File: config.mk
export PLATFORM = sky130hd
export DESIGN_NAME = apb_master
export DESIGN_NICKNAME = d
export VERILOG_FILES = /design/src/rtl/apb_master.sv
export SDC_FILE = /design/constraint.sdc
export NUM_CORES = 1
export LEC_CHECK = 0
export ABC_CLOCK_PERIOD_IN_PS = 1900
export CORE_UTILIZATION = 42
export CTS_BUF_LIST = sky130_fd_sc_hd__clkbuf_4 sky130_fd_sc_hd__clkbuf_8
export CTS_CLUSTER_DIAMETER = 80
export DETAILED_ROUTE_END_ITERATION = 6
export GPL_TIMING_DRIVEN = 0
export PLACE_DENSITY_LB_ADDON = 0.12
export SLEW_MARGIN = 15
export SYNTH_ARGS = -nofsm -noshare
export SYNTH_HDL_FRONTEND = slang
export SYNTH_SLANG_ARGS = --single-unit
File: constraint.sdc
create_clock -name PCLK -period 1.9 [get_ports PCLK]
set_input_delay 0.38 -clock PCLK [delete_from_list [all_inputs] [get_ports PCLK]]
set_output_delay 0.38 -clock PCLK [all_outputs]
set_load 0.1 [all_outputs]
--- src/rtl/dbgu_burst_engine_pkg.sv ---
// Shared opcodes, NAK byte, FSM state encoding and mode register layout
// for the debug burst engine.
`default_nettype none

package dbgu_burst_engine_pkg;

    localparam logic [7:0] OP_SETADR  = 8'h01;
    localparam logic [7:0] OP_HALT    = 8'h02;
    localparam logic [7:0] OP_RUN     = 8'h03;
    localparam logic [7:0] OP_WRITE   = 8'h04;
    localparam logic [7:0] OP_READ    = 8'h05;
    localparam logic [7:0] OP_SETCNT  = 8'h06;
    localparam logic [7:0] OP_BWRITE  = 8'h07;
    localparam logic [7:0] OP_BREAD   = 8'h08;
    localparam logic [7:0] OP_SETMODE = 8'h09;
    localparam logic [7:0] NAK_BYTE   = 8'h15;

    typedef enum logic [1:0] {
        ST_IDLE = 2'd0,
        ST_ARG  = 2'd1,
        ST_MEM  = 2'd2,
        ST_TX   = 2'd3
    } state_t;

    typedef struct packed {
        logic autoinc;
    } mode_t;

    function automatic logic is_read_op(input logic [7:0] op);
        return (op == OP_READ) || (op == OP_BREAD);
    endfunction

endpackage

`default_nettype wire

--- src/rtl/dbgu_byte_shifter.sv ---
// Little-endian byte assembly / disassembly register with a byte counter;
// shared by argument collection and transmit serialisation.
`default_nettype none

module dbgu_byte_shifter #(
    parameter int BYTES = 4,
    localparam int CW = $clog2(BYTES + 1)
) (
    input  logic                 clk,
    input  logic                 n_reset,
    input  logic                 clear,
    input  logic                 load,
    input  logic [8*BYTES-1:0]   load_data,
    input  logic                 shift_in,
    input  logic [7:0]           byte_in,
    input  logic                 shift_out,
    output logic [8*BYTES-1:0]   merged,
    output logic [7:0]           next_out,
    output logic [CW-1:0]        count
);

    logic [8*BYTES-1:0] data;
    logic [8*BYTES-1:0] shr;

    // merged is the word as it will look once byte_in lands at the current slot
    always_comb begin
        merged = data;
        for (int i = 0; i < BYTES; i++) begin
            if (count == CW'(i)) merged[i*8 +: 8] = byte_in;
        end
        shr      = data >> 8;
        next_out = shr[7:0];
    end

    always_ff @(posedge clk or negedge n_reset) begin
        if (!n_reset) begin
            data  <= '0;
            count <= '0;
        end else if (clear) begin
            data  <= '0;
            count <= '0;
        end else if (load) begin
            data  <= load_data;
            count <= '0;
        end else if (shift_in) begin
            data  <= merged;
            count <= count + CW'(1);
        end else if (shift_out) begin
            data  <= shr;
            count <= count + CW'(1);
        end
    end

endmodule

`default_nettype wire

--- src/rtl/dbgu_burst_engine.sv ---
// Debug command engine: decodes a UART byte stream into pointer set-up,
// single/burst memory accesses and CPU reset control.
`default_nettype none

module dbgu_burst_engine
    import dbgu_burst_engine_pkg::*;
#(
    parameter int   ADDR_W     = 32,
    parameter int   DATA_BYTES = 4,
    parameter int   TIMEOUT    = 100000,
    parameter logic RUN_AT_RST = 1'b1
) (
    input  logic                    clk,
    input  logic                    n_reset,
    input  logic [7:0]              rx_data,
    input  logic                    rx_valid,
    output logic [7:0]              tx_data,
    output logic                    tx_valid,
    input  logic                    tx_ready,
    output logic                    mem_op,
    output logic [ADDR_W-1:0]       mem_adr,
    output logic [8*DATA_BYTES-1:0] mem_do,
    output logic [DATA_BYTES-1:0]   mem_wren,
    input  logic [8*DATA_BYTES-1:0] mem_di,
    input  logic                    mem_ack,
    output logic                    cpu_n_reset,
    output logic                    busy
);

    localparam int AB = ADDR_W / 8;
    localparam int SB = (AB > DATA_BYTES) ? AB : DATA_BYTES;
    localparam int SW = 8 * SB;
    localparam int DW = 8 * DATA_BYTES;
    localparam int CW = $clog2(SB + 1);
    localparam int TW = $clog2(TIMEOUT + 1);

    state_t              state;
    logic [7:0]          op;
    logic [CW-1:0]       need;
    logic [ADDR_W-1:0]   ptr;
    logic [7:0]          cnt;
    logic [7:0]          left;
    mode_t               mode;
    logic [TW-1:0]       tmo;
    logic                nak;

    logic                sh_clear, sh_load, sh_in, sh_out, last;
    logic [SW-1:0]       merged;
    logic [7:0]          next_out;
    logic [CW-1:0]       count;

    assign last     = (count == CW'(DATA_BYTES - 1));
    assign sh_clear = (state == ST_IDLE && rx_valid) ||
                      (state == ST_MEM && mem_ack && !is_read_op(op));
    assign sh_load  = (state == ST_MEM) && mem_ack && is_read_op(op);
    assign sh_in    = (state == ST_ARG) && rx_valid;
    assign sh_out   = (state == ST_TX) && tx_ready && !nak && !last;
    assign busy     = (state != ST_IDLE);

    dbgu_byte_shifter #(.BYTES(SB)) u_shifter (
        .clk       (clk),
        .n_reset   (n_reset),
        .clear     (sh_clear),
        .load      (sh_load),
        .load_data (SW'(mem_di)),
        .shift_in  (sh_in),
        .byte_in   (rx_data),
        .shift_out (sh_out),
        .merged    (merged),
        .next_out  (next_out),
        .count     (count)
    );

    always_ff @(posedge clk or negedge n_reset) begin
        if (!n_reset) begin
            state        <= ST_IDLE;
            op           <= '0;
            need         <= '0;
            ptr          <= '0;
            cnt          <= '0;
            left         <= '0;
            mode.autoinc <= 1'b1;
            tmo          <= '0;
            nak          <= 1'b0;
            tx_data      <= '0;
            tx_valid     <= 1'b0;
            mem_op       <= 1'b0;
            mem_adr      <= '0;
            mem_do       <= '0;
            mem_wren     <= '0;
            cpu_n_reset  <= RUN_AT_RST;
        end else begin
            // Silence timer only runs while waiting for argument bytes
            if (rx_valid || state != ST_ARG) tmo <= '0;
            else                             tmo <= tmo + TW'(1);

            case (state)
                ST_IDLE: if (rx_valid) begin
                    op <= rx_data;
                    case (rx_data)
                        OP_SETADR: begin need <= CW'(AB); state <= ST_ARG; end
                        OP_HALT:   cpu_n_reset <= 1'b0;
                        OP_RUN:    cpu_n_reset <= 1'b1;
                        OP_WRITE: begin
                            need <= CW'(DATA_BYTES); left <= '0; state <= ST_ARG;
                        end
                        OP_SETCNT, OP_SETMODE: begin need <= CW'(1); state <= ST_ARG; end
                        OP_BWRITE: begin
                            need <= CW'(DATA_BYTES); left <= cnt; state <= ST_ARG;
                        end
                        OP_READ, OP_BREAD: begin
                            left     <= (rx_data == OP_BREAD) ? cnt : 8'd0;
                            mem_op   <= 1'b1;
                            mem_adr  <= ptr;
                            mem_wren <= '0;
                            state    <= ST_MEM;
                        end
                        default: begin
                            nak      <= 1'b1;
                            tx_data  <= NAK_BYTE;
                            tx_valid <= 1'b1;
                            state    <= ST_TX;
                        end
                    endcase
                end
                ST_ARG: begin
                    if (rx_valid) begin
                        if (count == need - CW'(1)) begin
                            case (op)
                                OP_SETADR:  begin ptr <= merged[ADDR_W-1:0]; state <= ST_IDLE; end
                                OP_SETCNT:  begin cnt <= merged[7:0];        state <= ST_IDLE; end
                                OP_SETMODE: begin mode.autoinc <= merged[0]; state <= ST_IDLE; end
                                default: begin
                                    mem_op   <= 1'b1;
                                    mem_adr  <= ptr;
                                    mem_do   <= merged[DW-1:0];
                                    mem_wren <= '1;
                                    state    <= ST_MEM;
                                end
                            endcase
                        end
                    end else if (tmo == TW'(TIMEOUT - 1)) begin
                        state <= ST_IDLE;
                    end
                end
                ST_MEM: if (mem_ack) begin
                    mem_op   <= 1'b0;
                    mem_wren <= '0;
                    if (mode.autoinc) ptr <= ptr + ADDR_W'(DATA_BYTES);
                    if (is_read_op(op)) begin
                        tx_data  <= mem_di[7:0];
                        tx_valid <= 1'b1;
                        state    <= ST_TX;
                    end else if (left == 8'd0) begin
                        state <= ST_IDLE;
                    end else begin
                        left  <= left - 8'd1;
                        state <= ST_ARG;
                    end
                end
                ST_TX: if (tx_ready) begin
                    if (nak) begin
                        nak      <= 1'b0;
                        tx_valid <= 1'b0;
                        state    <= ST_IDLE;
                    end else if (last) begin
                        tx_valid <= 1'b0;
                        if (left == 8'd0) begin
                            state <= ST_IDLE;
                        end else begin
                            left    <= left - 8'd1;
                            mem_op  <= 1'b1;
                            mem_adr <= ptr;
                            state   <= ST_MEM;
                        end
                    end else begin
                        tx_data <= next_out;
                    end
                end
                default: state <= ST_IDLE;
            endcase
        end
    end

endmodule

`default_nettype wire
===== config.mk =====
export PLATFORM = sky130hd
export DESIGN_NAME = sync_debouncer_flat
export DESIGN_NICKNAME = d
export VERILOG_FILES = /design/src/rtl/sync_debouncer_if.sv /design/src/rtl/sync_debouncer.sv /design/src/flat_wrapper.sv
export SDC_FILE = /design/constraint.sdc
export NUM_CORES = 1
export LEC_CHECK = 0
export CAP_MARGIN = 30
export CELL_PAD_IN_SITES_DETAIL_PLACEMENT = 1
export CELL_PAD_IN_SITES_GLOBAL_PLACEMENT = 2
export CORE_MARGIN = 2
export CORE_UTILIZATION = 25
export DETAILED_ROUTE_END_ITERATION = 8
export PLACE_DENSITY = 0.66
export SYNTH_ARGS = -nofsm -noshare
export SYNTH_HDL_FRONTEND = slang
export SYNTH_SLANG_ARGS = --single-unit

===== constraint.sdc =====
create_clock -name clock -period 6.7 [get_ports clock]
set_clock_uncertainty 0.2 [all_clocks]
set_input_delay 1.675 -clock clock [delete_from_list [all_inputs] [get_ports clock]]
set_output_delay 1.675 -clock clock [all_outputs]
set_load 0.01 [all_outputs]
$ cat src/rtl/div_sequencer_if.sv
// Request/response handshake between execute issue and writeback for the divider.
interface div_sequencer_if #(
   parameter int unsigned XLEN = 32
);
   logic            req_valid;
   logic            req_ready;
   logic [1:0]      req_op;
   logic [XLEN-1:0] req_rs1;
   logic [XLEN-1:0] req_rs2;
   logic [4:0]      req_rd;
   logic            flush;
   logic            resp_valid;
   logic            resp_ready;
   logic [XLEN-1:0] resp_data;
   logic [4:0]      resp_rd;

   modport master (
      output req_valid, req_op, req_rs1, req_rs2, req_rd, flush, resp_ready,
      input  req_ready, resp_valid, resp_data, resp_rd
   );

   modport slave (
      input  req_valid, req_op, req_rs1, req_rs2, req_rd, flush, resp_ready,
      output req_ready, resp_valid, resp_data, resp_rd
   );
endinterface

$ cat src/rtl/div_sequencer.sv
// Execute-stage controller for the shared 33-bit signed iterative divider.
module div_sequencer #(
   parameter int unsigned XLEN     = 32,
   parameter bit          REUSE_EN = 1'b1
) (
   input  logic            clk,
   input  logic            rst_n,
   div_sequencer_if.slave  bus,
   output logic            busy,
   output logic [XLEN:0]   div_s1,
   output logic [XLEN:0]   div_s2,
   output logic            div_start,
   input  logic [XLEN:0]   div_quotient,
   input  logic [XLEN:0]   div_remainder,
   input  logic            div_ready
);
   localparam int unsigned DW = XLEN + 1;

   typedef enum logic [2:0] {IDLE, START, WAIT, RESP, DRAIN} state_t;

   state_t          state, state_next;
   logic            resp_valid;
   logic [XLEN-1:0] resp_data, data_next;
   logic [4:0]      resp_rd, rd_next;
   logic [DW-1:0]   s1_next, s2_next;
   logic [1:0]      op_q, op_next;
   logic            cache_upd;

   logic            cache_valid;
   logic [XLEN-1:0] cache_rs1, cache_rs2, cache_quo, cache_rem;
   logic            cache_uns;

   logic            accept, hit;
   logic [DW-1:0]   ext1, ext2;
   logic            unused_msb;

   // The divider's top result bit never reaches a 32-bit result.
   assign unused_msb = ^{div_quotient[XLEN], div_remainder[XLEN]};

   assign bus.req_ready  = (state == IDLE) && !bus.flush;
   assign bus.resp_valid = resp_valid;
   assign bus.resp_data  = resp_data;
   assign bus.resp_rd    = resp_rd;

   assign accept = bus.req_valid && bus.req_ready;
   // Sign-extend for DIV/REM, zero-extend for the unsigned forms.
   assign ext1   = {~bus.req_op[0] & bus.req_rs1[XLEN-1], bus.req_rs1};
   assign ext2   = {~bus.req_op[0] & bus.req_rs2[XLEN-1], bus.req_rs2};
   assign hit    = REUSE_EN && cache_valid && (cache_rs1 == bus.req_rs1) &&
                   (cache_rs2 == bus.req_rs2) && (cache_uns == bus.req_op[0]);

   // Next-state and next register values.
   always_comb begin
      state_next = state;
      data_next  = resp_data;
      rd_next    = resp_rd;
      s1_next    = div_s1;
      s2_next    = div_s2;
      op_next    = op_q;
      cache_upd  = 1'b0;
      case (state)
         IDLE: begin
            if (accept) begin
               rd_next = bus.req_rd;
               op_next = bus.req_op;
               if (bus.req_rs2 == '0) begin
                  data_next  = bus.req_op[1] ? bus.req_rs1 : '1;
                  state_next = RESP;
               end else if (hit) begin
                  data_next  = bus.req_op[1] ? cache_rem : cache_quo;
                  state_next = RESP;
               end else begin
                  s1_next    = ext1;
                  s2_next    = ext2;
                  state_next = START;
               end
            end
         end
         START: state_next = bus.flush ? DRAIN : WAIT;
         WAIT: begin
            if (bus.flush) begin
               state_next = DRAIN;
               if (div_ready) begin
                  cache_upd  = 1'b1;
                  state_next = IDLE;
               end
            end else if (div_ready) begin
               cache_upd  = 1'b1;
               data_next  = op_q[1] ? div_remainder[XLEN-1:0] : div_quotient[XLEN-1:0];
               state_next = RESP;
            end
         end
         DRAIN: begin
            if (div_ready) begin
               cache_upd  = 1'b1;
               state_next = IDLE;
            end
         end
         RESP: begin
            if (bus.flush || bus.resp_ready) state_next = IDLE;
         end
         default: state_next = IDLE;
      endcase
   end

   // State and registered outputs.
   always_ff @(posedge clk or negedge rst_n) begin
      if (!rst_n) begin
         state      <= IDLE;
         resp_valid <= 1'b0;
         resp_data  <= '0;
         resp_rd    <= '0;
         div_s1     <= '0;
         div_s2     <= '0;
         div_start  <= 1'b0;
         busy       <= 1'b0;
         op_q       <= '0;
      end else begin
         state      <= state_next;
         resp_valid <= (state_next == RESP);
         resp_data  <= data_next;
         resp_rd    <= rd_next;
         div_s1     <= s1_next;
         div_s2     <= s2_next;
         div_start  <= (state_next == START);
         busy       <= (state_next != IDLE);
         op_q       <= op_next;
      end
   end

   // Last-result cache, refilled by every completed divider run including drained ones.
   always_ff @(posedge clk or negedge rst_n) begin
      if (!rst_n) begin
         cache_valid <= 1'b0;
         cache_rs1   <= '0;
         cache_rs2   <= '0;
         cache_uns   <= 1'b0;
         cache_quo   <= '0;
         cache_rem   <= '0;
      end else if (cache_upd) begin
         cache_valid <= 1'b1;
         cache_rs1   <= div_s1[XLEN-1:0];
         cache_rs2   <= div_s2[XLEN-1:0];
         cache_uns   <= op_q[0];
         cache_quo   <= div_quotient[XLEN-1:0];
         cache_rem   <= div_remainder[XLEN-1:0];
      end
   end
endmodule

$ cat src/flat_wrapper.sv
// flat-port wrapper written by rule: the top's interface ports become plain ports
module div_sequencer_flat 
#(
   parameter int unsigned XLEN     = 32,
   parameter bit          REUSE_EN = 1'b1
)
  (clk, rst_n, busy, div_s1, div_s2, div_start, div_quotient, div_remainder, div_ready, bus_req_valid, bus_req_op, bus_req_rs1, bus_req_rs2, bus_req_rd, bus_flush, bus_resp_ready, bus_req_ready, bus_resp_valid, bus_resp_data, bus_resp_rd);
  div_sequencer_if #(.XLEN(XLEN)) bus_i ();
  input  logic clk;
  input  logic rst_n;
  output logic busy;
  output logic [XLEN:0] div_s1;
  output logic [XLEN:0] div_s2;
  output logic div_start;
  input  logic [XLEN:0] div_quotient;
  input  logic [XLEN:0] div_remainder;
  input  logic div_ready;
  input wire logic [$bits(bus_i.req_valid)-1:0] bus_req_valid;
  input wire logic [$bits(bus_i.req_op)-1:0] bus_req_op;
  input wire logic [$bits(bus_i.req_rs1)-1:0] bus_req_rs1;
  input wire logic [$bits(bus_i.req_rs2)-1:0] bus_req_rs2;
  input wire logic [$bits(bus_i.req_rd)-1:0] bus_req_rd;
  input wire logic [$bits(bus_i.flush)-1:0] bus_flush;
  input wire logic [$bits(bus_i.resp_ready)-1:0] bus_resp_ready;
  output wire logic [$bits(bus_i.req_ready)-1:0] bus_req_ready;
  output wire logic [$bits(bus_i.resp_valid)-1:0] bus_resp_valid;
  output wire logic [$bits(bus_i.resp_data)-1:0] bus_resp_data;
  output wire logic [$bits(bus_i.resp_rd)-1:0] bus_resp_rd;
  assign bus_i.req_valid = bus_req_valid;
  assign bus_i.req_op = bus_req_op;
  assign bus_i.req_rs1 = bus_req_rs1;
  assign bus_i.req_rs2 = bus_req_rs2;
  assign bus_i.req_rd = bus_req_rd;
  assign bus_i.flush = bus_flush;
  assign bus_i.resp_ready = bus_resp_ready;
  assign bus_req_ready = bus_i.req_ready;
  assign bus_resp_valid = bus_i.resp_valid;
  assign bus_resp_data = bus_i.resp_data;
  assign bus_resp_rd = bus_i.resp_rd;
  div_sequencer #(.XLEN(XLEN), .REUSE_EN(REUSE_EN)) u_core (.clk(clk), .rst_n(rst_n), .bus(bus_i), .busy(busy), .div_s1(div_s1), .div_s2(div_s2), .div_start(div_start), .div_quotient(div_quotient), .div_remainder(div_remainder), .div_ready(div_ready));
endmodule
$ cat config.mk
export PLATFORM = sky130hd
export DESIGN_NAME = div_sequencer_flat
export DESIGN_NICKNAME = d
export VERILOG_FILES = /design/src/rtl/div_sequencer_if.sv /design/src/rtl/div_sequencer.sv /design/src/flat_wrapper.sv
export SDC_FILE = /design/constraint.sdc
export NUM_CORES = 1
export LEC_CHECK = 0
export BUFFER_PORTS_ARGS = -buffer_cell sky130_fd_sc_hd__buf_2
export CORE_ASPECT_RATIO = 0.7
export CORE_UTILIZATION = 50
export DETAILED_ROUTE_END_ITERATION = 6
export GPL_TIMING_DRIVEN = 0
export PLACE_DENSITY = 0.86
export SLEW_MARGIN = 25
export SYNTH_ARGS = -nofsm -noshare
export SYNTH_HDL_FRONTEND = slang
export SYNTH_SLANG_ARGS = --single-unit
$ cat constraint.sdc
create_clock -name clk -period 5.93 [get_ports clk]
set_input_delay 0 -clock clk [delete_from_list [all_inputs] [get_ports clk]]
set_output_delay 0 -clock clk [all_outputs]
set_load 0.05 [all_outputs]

▶ Directions: Beginning with the very first line of the material, please return exactly each line down to and including the one with "localparam logic [7:0] OP_BREAD".

▶ Written answer:
File: config.mk
export PLATFORM = sky130hd
export DESIGN_NAME = apb_master
export DESIGN_NICKNAME = d
export VERILOG_FILES = /design/src/rtl/apb_master.sv
export SDC_FILE = /design/constraint.sdc
export NUM_CORES = 1
export LEC_CHECK = 0
export ABC_CLOCK_PERIOD_IN_PS = 1900
export CORE_UTILIZATION = 42
export CTS_BUF_LIST = sky130_fd_sc_hd__clkbuf_4 sky130_fd_sc_hd__clkbuf_8
export CTS_CLUSTER_DIAMETER = 80
export DETAILED_ROUTE_END_ITERATION = 6
export GPL_TIMING_DRIVEN = 0
export PLACE_DENSITY_LB_ADDON = 0.12
export SLEW_MARGIN = 15
export SYNTH_ARGS = -nofsm -noshare
export SYNTH_HDL_FRONTEND = slang
export SYNTH_SLANG_ARGS = --single-unit
File: constraint.sdc
create_clock -name PCLK -period 1.9 [get_ports PCLK]
set_input_delay 0.38 -clock PCLK [delete_from_list [all_inputs] [get_ports PCLK]]
set_output_delay 0.38 -clock PCLK [all_outputs]
set_load 0.1 [all_outputs]
--- src/rtl/dbgu_burst_engine_pkg.sv ---
// Shared opcodes, NAK byte, FSM state encoding and mode register layout
// for the debug burst engine.
`default_nettype none

package dbgu_burst_engine_pkg;

    localparam logic [7:0] OP_SETADR  = 8'h01;
    localparam logic [7:0] OP_HALT    = 8'h02;
    localparam logic [7:0] OP_RUN     = 8'h03;
    localparam logic [7:0] OP_WRITE   = 8'h04;
    localparam logic [7:0] OP_READ    = 8'h05;
    localparam logic [7:0] OP_SETCNT  = 8'h06;
    localparam logic [7:0] OP_BWRITE  = 8'h07;
    localparam logic [7:0] OP_BREAD   = 8'h08;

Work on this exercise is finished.